Enablers to communication

Multidisciplinary teams (MDTs) in community-based services were considered vital to planning post-discharge care, making referrals, and obtaining comprehensive accounts of stroke survivors’ post-stroke conditions, especially for those with complex needs:

“[…] when they [hospital] discharge a patient they usually do discharge the patient with a care package and so occupational are involved, there is that continuing care and it’s just a matter of them being picked up by us in MDT in the MDT settings. (GP, Site 02).”

Familiarity and established interprofessional relationships were valued for informal information sharing and communication practices: “I know [Staff Name] well from working on the unit and, you know, so it helps when you know people [chorus of yeses] hugely (Specialist physician, Site 05)”. Participants appreciated having specific liaison staff who facilitate interprofessional communication. Finally, having appropriate communication tools including dedicated telephone numbers, hospital bleeps, written letters and shared information systems enabled information handover, linkage with other services, and long-term care management: “if we’ve got a query […] we’ll just ring up […] also if we One Call [NB: a dedicated telephone number for referring anybody to community services] it and for some reason the fax with the detailed information goes astray (Specialist physiotherapist, Site 03)”.

Improved dialogue between generalist and specialist services

Study participants exchanged ideas for improving generalist-specialist communication. A stroke discharge management plan or summary outlining patients’ information (e.g. tests undertaken, relevant findings), through a query or checklist, was suggested by generalists and specialists. Some highlighted that templates for recording patients’ information should be clear and shared across services rather than duplicated:

“[…] you want to know what the diagnosis is and you want to know what has been done, what results of tests were, and you don’t want to just know GP checked BP because it was high, how high was it and what you did about it, what was on the discharge (GP, Site 03).”

Moreover, participants reported valuing interactions with primary and secondary care colleagues to discuss the patients under their care, thereby bridging the gap between providers. Specifically, the ability to directly contact other healthcare professionals (e.g. by telephone, email) on an ad hoc or informal basis:

“Site 03:

GP: The neurologist […] if you email him he’ll usually fire you back an email and if you put plenty of detail in it he’ll usually give you a good reply […] the more you put in the better you get back […]

Acute care physiotherapist: So that people normally ring up the stroke secretary and leave a message, and then she badgers the consultants till they ring somebody back generally [all laugh].”

Finally, many participants reported that shared information systems and up-to-date healthcare professional contact details enhanced access to patient information and improved care: “the biggest benefit is that we can see what you’re doing as well as you all can see what we’re doing […] it’s so much easier now when we see the messages (GP, Site 04).”

Discussion

Summary

Generalists and specialists acknowledge their overlapping roles in providing information and support to patients and each other. Referral decision-making is informed by clinical expertise, interactions with colleagues, knowledge and availability of relevant services, and discussions with patients rather than formulaic adherence to clinical guidelines. Effective interprofessional communication is characterised by being able to contact colleagues and having adequate resources. Generalist-specialist communication can be irregular and is affected by system and organisational issues, such as changes in service commissioning, differences in language, and resource constraints, which hamper adequate information sharing. Healthcare professionals valued interprofessional communication, but recognised the need for improvement initiatives.
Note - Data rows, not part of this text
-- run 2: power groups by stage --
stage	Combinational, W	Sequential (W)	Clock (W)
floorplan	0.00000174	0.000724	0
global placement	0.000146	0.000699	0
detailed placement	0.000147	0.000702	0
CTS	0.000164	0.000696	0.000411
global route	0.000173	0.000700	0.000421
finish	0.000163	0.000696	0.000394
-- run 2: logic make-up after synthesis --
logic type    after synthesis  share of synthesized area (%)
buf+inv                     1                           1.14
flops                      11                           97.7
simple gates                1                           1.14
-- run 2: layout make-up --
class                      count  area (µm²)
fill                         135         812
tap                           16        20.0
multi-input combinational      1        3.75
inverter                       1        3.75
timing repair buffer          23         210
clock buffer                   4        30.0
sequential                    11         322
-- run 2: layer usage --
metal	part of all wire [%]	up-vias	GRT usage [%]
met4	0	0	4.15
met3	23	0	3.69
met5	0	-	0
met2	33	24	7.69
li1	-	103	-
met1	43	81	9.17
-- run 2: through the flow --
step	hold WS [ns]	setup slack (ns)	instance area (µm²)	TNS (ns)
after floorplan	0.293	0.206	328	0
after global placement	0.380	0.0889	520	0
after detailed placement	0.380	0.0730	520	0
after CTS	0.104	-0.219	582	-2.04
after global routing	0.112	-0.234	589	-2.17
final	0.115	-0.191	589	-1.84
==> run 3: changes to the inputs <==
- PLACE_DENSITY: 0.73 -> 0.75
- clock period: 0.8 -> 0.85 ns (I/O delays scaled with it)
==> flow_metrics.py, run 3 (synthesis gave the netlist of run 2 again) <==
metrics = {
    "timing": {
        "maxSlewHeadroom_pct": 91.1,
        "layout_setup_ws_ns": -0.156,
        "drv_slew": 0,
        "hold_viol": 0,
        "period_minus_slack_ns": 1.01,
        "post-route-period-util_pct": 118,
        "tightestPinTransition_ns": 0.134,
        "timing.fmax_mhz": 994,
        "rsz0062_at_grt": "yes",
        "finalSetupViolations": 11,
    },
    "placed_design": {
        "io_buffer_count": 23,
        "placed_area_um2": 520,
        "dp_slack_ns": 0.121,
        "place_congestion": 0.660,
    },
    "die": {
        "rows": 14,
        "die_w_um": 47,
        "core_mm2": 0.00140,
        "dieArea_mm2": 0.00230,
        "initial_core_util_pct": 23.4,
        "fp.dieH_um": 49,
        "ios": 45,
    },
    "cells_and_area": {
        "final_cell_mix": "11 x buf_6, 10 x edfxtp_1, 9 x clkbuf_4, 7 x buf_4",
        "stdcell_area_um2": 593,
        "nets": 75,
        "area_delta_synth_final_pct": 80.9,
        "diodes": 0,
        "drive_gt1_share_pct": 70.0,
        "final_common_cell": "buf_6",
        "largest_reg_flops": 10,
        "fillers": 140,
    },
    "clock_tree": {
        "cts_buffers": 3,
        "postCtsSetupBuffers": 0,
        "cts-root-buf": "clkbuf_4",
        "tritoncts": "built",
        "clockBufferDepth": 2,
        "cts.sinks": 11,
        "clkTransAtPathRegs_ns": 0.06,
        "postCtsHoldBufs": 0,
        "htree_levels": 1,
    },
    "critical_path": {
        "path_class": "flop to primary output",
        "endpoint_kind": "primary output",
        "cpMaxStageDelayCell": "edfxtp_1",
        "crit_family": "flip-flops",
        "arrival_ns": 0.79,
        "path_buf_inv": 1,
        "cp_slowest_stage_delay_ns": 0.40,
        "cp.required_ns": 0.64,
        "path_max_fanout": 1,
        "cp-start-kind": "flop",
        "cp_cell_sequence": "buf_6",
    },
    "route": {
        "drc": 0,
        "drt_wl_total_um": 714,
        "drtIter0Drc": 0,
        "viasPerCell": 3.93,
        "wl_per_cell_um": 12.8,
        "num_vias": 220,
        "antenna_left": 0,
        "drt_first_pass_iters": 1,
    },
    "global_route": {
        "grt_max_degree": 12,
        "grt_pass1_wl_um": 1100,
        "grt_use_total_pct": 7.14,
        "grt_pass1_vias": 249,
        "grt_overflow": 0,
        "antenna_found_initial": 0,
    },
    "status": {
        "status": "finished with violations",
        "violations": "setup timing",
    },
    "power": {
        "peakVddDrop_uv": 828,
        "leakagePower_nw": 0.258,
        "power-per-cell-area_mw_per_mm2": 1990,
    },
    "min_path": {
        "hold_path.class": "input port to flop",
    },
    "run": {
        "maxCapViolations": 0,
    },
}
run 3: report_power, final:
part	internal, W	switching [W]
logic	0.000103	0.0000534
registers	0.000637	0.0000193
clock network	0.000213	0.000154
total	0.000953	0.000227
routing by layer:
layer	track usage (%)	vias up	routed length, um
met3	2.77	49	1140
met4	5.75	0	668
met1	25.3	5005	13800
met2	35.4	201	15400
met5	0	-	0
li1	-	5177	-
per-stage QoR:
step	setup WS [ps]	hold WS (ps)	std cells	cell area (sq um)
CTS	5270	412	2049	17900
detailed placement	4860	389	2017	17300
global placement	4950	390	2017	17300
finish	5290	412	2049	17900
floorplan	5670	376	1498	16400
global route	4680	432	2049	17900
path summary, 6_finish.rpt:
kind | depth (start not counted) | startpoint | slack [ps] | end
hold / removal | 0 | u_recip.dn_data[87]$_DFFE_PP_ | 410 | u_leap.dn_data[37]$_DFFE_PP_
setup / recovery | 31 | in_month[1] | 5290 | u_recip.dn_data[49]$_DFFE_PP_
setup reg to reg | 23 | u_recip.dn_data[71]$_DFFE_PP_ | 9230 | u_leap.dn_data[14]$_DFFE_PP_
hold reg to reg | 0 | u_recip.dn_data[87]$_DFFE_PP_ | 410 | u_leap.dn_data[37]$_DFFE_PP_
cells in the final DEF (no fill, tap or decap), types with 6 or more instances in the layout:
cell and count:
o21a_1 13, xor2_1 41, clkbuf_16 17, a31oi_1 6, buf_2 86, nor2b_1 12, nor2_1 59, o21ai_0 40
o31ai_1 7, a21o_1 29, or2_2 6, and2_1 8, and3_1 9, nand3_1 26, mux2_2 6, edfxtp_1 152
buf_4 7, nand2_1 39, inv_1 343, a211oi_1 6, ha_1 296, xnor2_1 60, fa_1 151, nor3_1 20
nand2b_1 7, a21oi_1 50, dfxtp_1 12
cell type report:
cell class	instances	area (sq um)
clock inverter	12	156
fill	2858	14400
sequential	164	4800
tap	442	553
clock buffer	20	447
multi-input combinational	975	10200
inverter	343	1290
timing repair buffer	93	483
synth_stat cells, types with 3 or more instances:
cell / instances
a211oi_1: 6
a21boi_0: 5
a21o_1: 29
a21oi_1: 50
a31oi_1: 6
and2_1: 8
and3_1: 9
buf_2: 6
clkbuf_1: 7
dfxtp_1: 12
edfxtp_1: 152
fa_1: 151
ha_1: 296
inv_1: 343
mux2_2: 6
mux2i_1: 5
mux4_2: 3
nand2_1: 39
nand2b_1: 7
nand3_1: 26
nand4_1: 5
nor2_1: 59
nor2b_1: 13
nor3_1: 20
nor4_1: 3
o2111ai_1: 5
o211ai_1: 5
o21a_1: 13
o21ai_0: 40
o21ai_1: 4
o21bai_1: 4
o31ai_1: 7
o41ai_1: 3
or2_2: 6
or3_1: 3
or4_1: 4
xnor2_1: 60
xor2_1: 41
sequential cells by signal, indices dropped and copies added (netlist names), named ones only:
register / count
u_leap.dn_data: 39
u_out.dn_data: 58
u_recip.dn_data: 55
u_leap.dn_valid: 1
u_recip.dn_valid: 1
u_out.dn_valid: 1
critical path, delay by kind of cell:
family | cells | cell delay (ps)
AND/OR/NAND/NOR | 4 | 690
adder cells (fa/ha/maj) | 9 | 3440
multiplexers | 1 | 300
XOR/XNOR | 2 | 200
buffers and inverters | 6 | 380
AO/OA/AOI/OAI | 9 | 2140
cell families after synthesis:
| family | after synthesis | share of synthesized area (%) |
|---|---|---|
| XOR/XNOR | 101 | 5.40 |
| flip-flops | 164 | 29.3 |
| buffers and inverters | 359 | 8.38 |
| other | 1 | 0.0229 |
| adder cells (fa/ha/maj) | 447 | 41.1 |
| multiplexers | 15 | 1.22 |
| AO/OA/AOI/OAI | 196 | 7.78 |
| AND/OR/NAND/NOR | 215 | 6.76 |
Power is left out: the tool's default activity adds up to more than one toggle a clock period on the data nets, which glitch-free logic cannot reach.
Comparison with existing literature

Few studies have explored UK generalist and specialist care providers’ communication processes concerning stroke care, and barriers and enablers to this. Such studies typically explore patients’ and carers’ perspectives [14, 16] and occasionally, healthcare professionals’ [4, 26, 27].

Consistent with this study, previous research shows that understanding and appreciating professional roles and function is a key skill and ‘support and value’ mechanism underpinning interprofessional collaboration [28, 29, 30]. Specifically, GP surgeries were considered by some participants as longstanding support systems for managing stroke [14, 20, 31]. Whereas, specialists (e.g. therapists) described their roles as having a fixed end, and as such are temporally bounded [21]. Therefore, role boundaries need to be agreed by those in the care pathway to ensure expectations are managed.

Patients experience unmet long-term needs after stroke that could potentially be addressed in general practice [3, 4, 32]. However, generalists reported relying on stroke survivors to disclose their needs, despite some stroke survivors (e.g. those in care homes) being more passive actors in the management of their care [15].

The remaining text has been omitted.